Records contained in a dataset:
* * * * * * * * *

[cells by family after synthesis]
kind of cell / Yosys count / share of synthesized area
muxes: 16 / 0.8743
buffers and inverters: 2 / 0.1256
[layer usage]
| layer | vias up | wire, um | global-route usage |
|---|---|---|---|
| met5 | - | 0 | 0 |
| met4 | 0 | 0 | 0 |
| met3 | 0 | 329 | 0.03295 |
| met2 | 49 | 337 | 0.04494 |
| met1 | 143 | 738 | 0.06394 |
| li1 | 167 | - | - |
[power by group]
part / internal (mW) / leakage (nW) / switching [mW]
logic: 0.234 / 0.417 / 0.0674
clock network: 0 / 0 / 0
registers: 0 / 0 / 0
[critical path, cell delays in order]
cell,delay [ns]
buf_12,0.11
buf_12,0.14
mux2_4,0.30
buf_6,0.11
[flow/run.sh]
#!/bin/bash
# OpenROAD 26Q1-2900-gdf79404cd8, Yosys 0.63+post, stock flow scripts
make -C /OpenROAD-flow-scripts/flow DESIGN_CONFIG=/design/flow/config.mk WORK_HOME=/design/flow/orfs finish
[flow/config.mk]
export PLATFORM = sky130hd
export DESIGN_NAME = Counter
export DESIGN_NICKNAME = Counter
export VERILOG_FILES = /design/flow/design.v
export SDC_FILE = /design/flow/constraint.sdc
export NUM_CORES = 4
export LEC_CHECK = 1
export CORE_AREA = 10 10 70 70
export DIE_AREA = 0 0 80 80
[flow/constraint.sdc]
current_design Counter

set clk_period 3.0
set clk_io_pct 0.2

create_clock -name clk0 -period $clk_period [get_ports {clk_i}]

set non_clock_inputs [all_inputs -no_clocks]
set_input_delay [expr $clk_period * $clk_io_pct] -clock clk0 $non_clock_inputs
set_output_delay [expr $clk_period * $clk_io_pct] -clock clk0 [all_outputs]
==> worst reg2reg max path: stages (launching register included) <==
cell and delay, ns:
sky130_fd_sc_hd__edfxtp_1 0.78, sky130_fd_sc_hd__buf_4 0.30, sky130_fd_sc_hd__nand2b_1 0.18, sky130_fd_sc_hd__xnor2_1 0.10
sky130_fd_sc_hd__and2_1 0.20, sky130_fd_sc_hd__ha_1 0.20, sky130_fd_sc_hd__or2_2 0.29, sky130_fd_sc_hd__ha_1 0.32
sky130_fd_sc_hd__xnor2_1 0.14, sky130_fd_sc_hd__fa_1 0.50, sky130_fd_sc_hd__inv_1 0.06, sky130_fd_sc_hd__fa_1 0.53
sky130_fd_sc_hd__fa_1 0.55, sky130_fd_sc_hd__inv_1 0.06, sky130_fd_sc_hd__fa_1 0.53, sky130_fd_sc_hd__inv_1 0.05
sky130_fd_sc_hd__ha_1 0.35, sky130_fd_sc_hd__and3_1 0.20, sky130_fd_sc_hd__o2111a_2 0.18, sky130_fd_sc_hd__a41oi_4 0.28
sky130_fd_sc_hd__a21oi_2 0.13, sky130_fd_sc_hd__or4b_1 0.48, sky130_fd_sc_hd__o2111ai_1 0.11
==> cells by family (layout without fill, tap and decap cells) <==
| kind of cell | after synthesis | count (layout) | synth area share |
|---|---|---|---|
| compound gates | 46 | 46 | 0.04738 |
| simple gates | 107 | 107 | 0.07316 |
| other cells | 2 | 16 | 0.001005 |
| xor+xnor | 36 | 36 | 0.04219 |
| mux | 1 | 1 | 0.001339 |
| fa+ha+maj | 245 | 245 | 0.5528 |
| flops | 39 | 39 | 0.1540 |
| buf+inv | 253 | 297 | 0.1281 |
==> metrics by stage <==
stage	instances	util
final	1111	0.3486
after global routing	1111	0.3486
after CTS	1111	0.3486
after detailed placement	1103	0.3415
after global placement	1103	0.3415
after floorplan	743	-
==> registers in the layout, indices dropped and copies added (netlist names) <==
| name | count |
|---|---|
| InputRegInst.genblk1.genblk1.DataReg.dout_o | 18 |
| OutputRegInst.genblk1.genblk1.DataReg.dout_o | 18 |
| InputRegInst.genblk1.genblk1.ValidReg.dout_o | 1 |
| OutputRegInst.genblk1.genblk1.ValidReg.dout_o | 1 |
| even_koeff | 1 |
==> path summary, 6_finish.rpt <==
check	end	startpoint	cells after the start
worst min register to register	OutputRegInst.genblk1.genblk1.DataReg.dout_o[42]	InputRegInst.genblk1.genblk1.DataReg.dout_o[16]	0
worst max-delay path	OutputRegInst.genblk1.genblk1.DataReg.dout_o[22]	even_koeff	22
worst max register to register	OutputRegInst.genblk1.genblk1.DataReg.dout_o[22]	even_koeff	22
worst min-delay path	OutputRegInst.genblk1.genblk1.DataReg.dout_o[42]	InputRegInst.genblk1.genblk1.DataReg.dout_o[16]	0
==> design.v <==
module combine(in, HEX0);
	output logic[6:0] HEX0;
	input logic [3:0] in;
	logic [3:0] bcd;
	assign bcd[0] = in[0];
	assign bcd[1] = in[1];
	assign bcd[2] = in[2];
	assign bcd[3] = in[3];
	seg7 dut (.bcd(bcd[3:0]), .leds(HEX0[6:0]));
endmodule	
module seg7 (bcd, leds);
	input logic [3:0] bcd;
	output logic [6:0] leds;
	always_comb begin case (bcd)
		4'b0000: leds = 7'b1000000;  
		4'b0001: leds = 7'b1111001;  
		4'b0010: leds = 7'b0100100;  
		4'b0011: leds = 7'b0110000;  
		4'b0100: leds = 7'b0011001;  
		4'b0101: leds = 7'b0010010;  
		4'b0110: leds = 7'b0000010;  
		4'b0111: leds = 7'b1111000;  
		4'b1000: leds = 7'b0000000;  
		4'b1001: leds = 7'b0000000;  
		default: leds = 7'bX; endcase
	end
endmodule
==> run.sh <==
#!/bin/bash
# OpenROAD 26Q1-2900-gdf79404cd8, Yosys 0.63+post, stock flow scripts
make -C /OpenROAD-flow-scripts/flow DESIGN_CONFIG=/design/flow/config.mk WORK_HOME=/design/flow/orfs finish
==> config.mk <==
export PLATFORM = sky130hd
export DESIGN_NAME = combine
export DESIGN_NICKNAME = combine
export VERILOG_FILES = /design/flow/design.v
export SDC_FILE = /design/flow/constraint.sdc
export NUM_CORES = 4
export LEC_CHECK = 1
export CORE_AREA = 10 10 70 70
export DIE_AREA = 0 0 80 80
==> constraint.sdc <==
current_design combine

set clk_period 1.5
set clk_io_pct 0.2

create_clock -name clk0 -period $clk_period

set non_clock_inputs [all_inputs -no_clocks]
set_input_delay [expr $clk_period * $clk_io_pct] -clock clk0 $non_clock_inputs
set_output_delay [expr $clk_period * $clk_io_pct] -clock clk0 [all_outputs]
==> impl_metrics.yaml <==
# flow metrics
run_status:
  outcome: "completed"
final_timing:
  fmax_mhz: 693.6
  slew_viol_final: 0
  period_used_pct: 96.12
  setup_tns_ns: 0
  hold_slack_ns: 1.134
  setup_viol: 0
  rsz0062_at_grt: "false"
  final.min_clock_period_ns: 1.442
  hold_viol_final: 0
  slew_headroom_pct: 88.01
  setup_ws_ns: 0.05824
  worst_pin_slew_ns: 0.1798
detailed_routing:
  insertedDiodeCount: 0
  routed_wl_um: 585
  drc: 0
  drt_iter0_drc: 3
  vias: 167
  routed_via_density: 2.114
  detail-route-antenna-nets: 0
  first_pass_iters: 2
  wire_per_inst_um: 7.405
critical_path:
  slowest_stage: "dlygate4sd2_1"
  cpPeakStageDelay_ns: 0.25
  cp-start-kind: "input pin"
  cp_cell_sequence: "buf_6 -> buf_4 -> ha_2 -> nor2b_4 -> nor3_1 -> dlygate4sd2_1"
  required_ns: 1.20
  crit_path_max_fanout: 3
  critPathCaptureType: "primary output"
  worst-setup-path-type: "input pin to primary output"
  arrival_ns: 1.14
synthesis:
  avgSynthCellArea_um2: 7.792
  yosys.area_share.aoi_pct: 10.22
  yosysUniqueCellTypes: 13
  ys_cells: 22
  mux_area_share_pct: 0
  synth_area_um2: 171.4
  synthCells: 22
  ys_sh_xor_pct: 0
  topCombFamilyByArea: "simple AND/OR/NAND/NOR gates"
  top_cells_by_area: "ha_1, nor2b_4, nand2b_1"
  ys_seq_share_pct: 0
  top_area_cell: "ha_1"
  ys_sh_adder_pct: 36.50
  synth_top_area_share_pct: 36.50
  yosys_warnings: 1
  ys_area_um2: 171.4
  simple_gate_share_pct: 42.34
floorplanning:
  core_area_um2: 3416
  initCoreUtil_pct: 5.018
  io_pins: 11
  chipHeight_um: 80
  chipWidth_um: 80
  core.rowCount: 21
  die_area_um2: 6400
finish:
  drive_above_1_share_pct: 33.33
  seq_cells: 0
  syn_to_final_growth_pct: 108.0
  register_area_um2: 0
  nClkBuffers: 0
  stdcell_count: 79
  post-route-util_pct: 10.44
  fin_area_um2: 356.6
pwr:
  peakVddDrop_mv: 0.05617
  power.density_nw_per_um2: 183.2
  cellLeakagePower_nw: 0.1577
  power_mw: 0.06532
grt:
  grt_max_degree: 11
  antenna_found_initial: 0
  grt_pass1_wl_um: 938
  grt_use_total_pct: 1.801
  grt_overflow: 0
  grt_pass1_vias: 165
cts:
  hold_buffers: 0
  post_cts_buffers: 0
place:
  pre_cts_ws_ns: -0.8033
  dp_cells: 79
  dpl-instance-area_um2: 335.3
  portBuffers: 11
  gp_congestion: 0.7627
job:
  drv_cap: 0
  tool_warnings: 36
hold_path:
  hp-class: "input pin to primary output"
[worst max-delay path, delay by kind of cell]
kind / cells / cell delay (ns)
buffers and inverters: 3 / 0.48
and+or+nand+nor: 2 / 0.16
adders and majority gates: 1 / 0.19
[cells by family (layout without fill, tap and decap cells)]
family | Yosys count | in the layout
simple gates | 11 | 11
fa+ha+maj | 5 | 5
buf+inv | 3 | 14
compound gates | 3 | 3
[cell usage in the layout (no fill, tap or decap), drive strengths merged]
| cell | n |
|---|---|
| dlygate4sd2 | 7 |
| ha | 5 |
| nor2b | 3 |
| buf | 3 |
| inv | 2 |
| nand2b | 2 |
| a21oi | 2 |
| clkdlybuf4s15 | 2 |
| nor3 | 2 |
| nor2 | 1 |
| a211oi | 1 |
| nor3b | 1 |
| and3b | 1 |
| nand2 | 1 |
[Yosys cell counts]
| cell | count |
|---|---|
| nand2_1 | 1 |
| a211oi_1 | 1 |
| nor2b_4 | 1 |
| nor2_1 | 1 |
| inv_1 | 2 |
| nor2b_1 | 2 |
| nor3_1 | 2 |
| nand2b_1 | 2 |
| and3b_1 | 1 |
| a21oi_1 | 2 |
| buf_6 | 1 |
| ha_1 | 5 |
| nor3b_1 | 1 |
[worst paths after layout]
check,startpoint,endpoint,slack (ns),depth (start not counted)
hold / removal,in[1],HEX0[6],1.13,4
setup / recovery,in[0],HEX0[5],0.06,6
[report_power, final]
part,internal [mW],switching (mW),leakage (nW)
Combinational,0.0376,0.0278,0.158
Sequential,0,0,0
Clock,0,0,0
[layout make-up]
type | instances | area (µm²)
inverter | 2 | 12.51
multi-input combinational | 19 | 172.7
fill | 405 | 3059
tap | 46 | 57.56
timing repair buffer | 12 | 113.9
[metal layers]
| layer | wire, µm | track usage [%] | part of all wire [%] | vias to the layer above |
|---|---|---|---|---|
| li1 | - | - | - | 96 |
| met1 | 349 | 3.032 | 60 | 61 |
| met2 | 117 | 1.525 | 20 | 10 |
| met3 | 119 | 1.477 | 20 | 0 |
| met4 | 0 | 0 | 0 | 0 |
| met5 | 0 | 0 | 0 | - |
[what timing repair did]
item	CTS	global route
pin swaps	1	0
setup endpoints to repair	7	2
gates resized	29	2
No activity file was given, so power comes from the tool's default toggle rates.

* * * * * * * * *

Using the entries above, give again exactly the lines from the line holding "buffers and inverters: 2 / 0.1256" through the line holding "logic: 0.234 / 0.417 / 0.0674". Include both end lines and nothing else.

buffers and inverters: 2 / 0.1256
[layer usage]
| layer | vias up | wire, um | global-route usage |
|---|---|---|---|
| met5 | - | 0 | 0 |
| met4 | 0 | 0 | 0 |
| met3 | 0 | 329 | 0.03295 |
| met2 | 49 | 337 | 0.04494 |
| met1 | 143 | 738 | 0.06394 |
| li1 | 167 | - | - |
[power by group]
part / internal (mW) / leakage (nW) / switching [mW]
logic: 0.234 / 0.417 / 0.0674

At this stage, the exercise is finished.